= WHAT YOU NEED TO DO =
Filter these entries down to the lines that hold the word "constraint", and show each of them.

= INFORMATION GIVEN =
## config.mk

```make
export PLATFORM = sky130hd
export DESIGN_NAME = sweep_table
export DESIGN_NICKNAME = d
export VERILOG_FILES = /design/src/rtl/sbox_sweep_pkg.sv /design/src/rtl/sweep_table.sv
export SDC_FILE = /design/constraint.sdc
export NUM_CORES = 1
export LEC_CHECK = 0
export BUFFER_PORTS_ARGS = -buffer_cell sky130_fd_sc_hd__buf_2
export CAP_MARGIN = 20
export CORE_UTILIZATION = 40
export DETAILED_ROUTE_END_ITERATION = 8
export GPL_TIMING_DRIVEN = 0
export SYNTH_ARGS = -nofsm -noshare
export SYNTH_HDL_FRONTEND = slang
export SYNTH_SLANG_ARGS = --single-unit
```

## constraint.sdc

```tcl
create_clock -name clk -period 2 [get_ports clk]
set_input_delay 0.1 -clock clk [delete_from_list [all_inputs] [get_ports clk]]
set_output_delay 0.1 -clock clk [all_outputs]
set_load 0.005 [all_outputs]
```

= TASK OUTPUT =
export SDC_FILE = /design/constraint.sdc
## constraint.sdc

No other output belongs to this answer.